Я замечаю тень рядом с нами. Тень кого-то, кто отворачивается от нас, точнее от меня, и понимаю, что это папа. Я знаю, куда он направляется. Я всегда это знала, и когда я снова поворачиваюсь к маме, она уже лежит в постели, больная и исхудавшая. «Работа – лучшее лекарство», – говорят они с сестрой в один голос. Мама исчезает, но кто-то остается лежать в постели. Это Филип Сторм.
Он спит и не замечает, что Вероника подходит все ближе. Она встает у изголовья и смотрит на него. У нее бледное лицо, губы вытянуты в тонкую линию. Вероника заносит руку, и что-то блестит в свете луны, что-то холодное и острое. Кухонные ножницы? Нож? У меня перехватывает дыхание. Она поднимает глаза, наши взгляды встречаются, Вероника видит меня, понимает, что я там, рядом. «Это случится, – слышу я ее мысли. – Не сейчас, не так, но скоро».
Тебе меня не остановить.
Ее голос у меня в горле, ее слова срываются с моего языка. Слишком поздно я понимаю, что попала в расставленную ловушку, оказалась втянутой в ее мрачные тайны. Она поймала меня, связала, и назад пути уже нет. Меня все глубже и глубже затягивает на дно. Черная жижа проникает в каждую пору, залепляет глаза и рот, грозит поглотить меня. Я не могу дышать, скоро все кончится. Скоро все кончится. Если я этого хочу.

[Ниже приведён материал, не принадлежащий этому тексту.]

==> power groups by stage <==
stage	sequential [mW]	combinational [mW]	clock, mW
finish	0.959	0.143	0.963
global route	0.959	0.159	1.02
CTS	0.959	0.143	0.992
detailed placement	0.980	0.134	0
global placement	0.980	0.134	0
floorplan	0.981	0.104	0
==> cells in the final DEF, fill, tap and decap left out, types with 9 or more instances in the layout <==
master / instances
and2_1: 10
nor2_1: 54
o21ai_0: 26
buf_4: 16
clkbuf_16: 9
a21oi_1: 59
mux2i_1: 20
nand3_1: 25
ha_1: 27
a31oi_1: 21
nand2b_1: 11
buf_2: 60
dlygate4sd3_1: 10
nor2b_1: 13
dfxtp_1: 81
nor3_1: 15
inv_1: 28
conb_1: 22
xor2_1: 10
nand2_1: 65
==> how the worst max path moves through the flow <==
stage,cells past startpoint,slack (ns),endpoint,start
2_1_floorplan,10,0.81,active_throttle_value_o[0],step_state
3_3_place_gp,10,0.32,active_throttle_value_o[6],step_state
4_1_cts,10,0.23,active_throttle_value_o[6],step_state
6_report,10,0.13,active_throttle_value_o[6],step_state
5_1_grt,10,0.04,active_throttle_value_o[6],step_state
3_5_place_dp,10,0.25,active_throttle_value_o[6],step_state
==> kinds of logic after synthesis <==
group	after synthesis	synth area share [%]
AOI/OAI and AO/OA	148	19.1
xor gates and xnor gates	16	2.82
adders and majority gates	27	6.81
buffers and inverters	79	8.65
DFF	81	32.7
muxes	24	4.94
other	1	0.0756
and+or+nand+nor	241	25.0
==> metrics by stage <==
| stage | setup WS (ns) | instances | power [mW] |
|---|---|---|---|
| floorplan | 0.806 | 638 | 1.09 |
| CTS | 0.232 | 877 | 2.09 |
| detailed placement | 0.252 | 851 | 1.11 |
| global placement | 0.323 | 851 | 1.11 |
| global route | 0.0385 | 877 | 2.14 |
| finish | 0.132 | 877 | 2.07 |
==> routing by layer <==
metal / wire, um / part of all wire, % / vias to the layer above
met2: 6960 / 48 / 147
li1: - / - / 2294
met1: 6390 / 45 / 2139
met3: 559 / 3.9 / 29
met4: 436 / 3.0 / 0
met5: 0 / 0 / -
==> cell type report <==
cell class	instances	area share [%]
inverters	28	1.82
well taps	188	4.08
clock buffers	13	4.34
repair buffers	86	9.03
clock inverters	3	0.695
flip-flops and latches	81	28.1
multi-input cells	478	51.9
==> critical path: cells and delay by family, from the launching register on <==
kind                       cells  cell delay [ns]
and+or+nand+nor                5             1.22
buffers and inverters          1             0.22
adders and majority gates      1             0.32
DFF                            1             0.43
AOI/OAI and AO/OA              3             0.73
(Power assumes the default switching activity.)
`src/ecc_gen_params.svh`:
```
`ifndef ECC_GEN_PARAMS_SVH
`define ECC_GEN_PARAMS_SVH
// Operation
// - Codes are computed on bytes crossing the master or FIFO interface, no copy.
// - With block size select low, two 3-byte codes each cover 256 bytes.
// - With block size select high, one 3-byte code covers 512 bytes.
// - The code drops the top index pair, so bytes n and n+128 (n+256 in 512-byte mode) give the same error syndrome.
// - Any restart write begins a new calculation at the next byte.
// - In 256-byte mode the first 256 bytes go to the first result.
// - In 256-byte mode the next 256 bytes go to the second result.
// - In 256-byte mode both results freeze after the second code.
// - In 512-byte mode the first result holds the code, the second is unused.
// - In 512-byte mode the first result freezes once complete.
`define BLK_SMALL 512'd256
`define BLK_LARGE 512'd512
`define CODE_IDLE 24'hffffff
`define UNUSED_BITS 2'b11
`endif

```
`src/ecc_gen_pkg.sv`:
```
package ecc_gen_pkg;
    typedef enum logic [1:0]
    {
        ST_FIRST = 2'b00,
        ST_SECOND = 2'b01,
        ST_DONE = 2'b11
    } ecc_state_t;
endpackage

```
`src/interface_ecc_generator.sv`:
```
`timescale 1ns/1ps
`include "ecc_gen_params.svh"
module interface_ecc_generator
    import ecc_gen_pkg::*;
(
    input wire logic mclk,
    input wire logic nrst,
    input wire logic code_block_size_select,
    input wire logic code_restart_write,
    input wire logic master_byte_valid,
    input wire logic [7:0] master_byte,
    input wire logic fifo_byte_valid,
    input wire logic [7:0] fifo_byte,
    output logic [23:0] first_code_result_ff,
    output logic [23:0] second_code_result_ff,
    output logic code_done_ff
)
;
    // ------------------------------------------------------------
    // Reset release
    // ------------------------------------------------------------
    logic rst_meta_ff;
    logic rst_n_ff;
    always_ff @(posedge mclk or negedge nrst)
    begin
        if (!nrst)
        begin
            rst_meta_ff <= 1'b0;
            rst_n_ff <= 1'b0;
        end
        else
        begin
            rst_meta_ff <= 1'b1;
            rst_n_ff <= rst_meta_ff;
        end
    end

    // ------------------------------------------------------------
    // Byte source and block position
    // ------------------------------------------------------------
    // Interface is byte-wide only; word transfers would break the count
    // Either interface feeds
    logic byte_en;
    logic [7:0] byte_in;
    assign byte_en = master_byte_valid | fifo_byte_valid;
    assign byte_in = master_byte_valid ? master_byte : fifo_byte;

    ecc_state_t state_ff;
    ecc_state_t nxt_state;
    logic mode_ff;
    logic [8:0] index_ff;
    logic [8:0] nxt_index;
    logic active;
    logic last_byte;
    assign active = (state_ff != ST_DONE) & byte_en & ~code_restart_write;
    assign last_byte = mode_ff ? (index_ff == 9'(`BLK_LARGE - 1))
                               : (index_ff[7:0] == 8'(`BLK_SMALL - 1));
    assign nxt_index = last_byte ? 9'h000 : 9'(index_ff + 9'h001);

    // ------------------------------------------------------------
    // Parity accumulator
    // ------------------------------------------------------------
    logic [17:0] line_par;
    logic [5:0] col_par;
    logic acc_clr;
    assign acc_clr = code_restart_write | (active & last_byte);
    ecc_parity_acc #(.AW(9)) u_acc (
        .mclk(mclk),
        .rst_n(rst_n_ff),
        .clr(acc_clr),
        .byte_en(active),
        .byte_in(byte_in),
        .index(index_ff),
        .line_par_ff(line_par),
        .col_par_ff(col_par)
    );

    // Final byte is folded in here, since the accumulator clears at once
    logic row_par;
    logic [17:0] fin_line;
    logic [5:0] fin_col;
    logic [23:0] code_word;
    assign row_par = ^byte_in;
    generate
        for (genvar i = 0; i < 9; i++)
        begin : g_fin
            assign fin_line[2*i] = line_par[2*i] ^ (row_par & ~index_ff[i]);
            assign fin_line[2*i+1] = line_par[2*i+1] ^ (row_par & index_ff[i]);
        end
    endgenerate
    assign fin_col[0] = col_par[0] ^ ^{byte_in[6], byte_in[4],
                                       byte_in[2], byte_in[0]};
    assign fin_col[1] = col_par[1] ^ ^{byte_in[7], byte_in[5],
                                       byte_in[3], byte_in[1]};
    assign fin_col[2] = col_par[2] ^ ^{byte_in[5], byte_in[4],
                                       byte_in[1], byte_in[0]};
    assign fin_col[3] = col_par[3] ^ ^{byte_in[7], byte_in[6],
                                       byte_in[3], byte_in[2]};
    assign fin_col[4] = col_par[4] ^ ^byte_in[3:0];
    assign fin_col[5] = col_par[5] ^ ^byte_in[7:4];
    // Inverted, spare bits one
    // Large blocks keep line pairs 0 to 7, small blocks pairs 0 to 6; the pairs above read as ones
    assign code_word = mode_ff
        ? {~fin_col, `UNUSED_BITS, ~fin_line[15:0]}
        : {~fin_col, `UNUSED_BITS, `UNUSED_BITS, ~fin_line[13:0]};

    // ------------------------------------------------------------
    // Sequencing
    // ------------------------------------------------------------
    logic store_first;
    logic store_second;
    // Large block also to first result
    assign store_first = active & last_byte & (state_ff == ST_FIRST);
    assign store_second = active & last_byte & (state_ff == ST_SECOND);

    always_comb
    begin
        nxt_state = state_ff;
        unique case (state_ff)
            ST_FIRST:
                if (store_first)
                    nxt_state = mode_ff ? ST_DONE : ST_SECOND;
            ST_SECOND:
                if (store_second)
                    nxt_state = ST_DONE;
            ST_DONE:
                nxt_state = ST_DONE;
            default:
                nxt_state = ST_FIRST;
        endcase
    end

    always_ff @(posedge mclk or negedge rst_n_ff)
    begin
        if (!rst_n_ff)
        begin
            state_ff <= ST_FIRST;
            index_ff <= 9'h000;
            mode_ff <= 1'b0;
        end
        else if (code_restart_write)
        begin
            state_ff <= ST_FIRST;
            index_ff <= 9'h000;
            mode_ff <= code_block_size_select;
        end
        else if (active)
        begin
            state_ff <= nxt_state;
            index_ff <= nxt_index;
        end
    end

    // ------------------------------------------------------------
    // Result registers
    // ------------------------------------------------------------
    // Codes held across restart; only done clears
    always_ff @(posedge mclk or negedge rst_n_ff)
    begin
        if (!rst_n_ff)
        begin
            first_code_result_ff <= `CODE_IDLE;
            second_code_result_ff <= `CODE_IDLE;
            code_done_ff <= 1'b0;
        end
        else if (code_restart_write)
        begin
            code_done_ff <= 1'b0;
        end
        else
        begin
            if (store_first)
                first_code_result_ff <= code_word;
            if (store_second)
                second_code_result_ff <= code_word;
            if (nxt_state == ST_DONE && active)
                code_done_ff <= 1'b1;
        end
    end
endmodule

```
`src/ecc_parity_acc.sv`:
```
`timescale 1ns/1ps
`include "ecc_gen_params.svh"
module ecc_parity_acc #(
    parameter int AW = 9
)
(
    input wire logic mclk,
    input wire logic rst_n,
    input wire logic clr,
    input wire logic byte_en,
    input wire logic [7:0] byte_in,
    input wire logic [AW-1:0] index,
    output logic [2*AW-1:0] line_par_ff,
    output logic [5:0] col_par_ff
)
;
    // ------------------------------------------------------------
    // Parity accumulation
    // ------------------------------------------------------------
    logic row_par;
    logic [2*AW-1:0] line_mask;
    logic [5:0] col_byte;
    assign row_par = ^byte_in;
    // Even bit of each pair takes index bit low, odd bit takes it high
    generate
        for (genvar i = 0; i < AW; i++)
        begin : g_line
            assign line_mask[2*i] = row_par & ~index[i];
            assign line_mask[2*i+1] = row_par & index[i];
        end
    endgenerate
    assign col_byte[0] = ^{byte_in[6], byte_in[4], byte_in[2], byte_in[0]};
    assign col_byte[1] = ^{byte_in[7], byte_in[5], byte_in[3], byte_in[1]};
    assign col_byte[2] = ^{byte_in[5], byte_in[4], byte_in[1], byte_in[0]};
    assign col_byte[3] = ^{byte_in[7], byte_in[6], byte_in[3], byte_in[2]};
    assign col_byte[4] = ^byte_in[3:0];
    assign col_byte[5] = ^byte_in[7:4];
    always_ff @(posedge mclk or negedge rst_n)
    begin
        if (!rst_n)
        begin
            line_par_ff <= '0;
            col_par_ff <= '0;
        end
        else if (clr)
        begin
            line_par_ff <= '0;
            col_par_ff <= '0;
        end
        else if (byte_en)
        begin
            line_par_ff <= line_par_ff ^ line_mask;
            col_par_ff <= col_par_ff ^ col_byte;
        end
    end
endmodule

```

Я просыпаюсь от собственного крика.
– Я хотел спросить, не поможете ли вы мне кое с чем?
Лео стоит у меня под дверью. Носком ботинка выводит круги на земле. Я дрожу от холодного утреннего воздуха. Я вообще не хотела открывать, прекрасно зная, какое представляю собой зрелище с опухшим лицом и полопавшимися сосудами в глазах. Но тревога взяла надо мной вверх. Что, если что-то случилось, если ему нужна помощь? Откуда эта тревога? Что вызвало ее? Может, то, что Лео рассказал мне, а может, сцена ссоры между Филипом и Вероникой на кухне, а может, мои ночные кошмары. Скорее все вместе.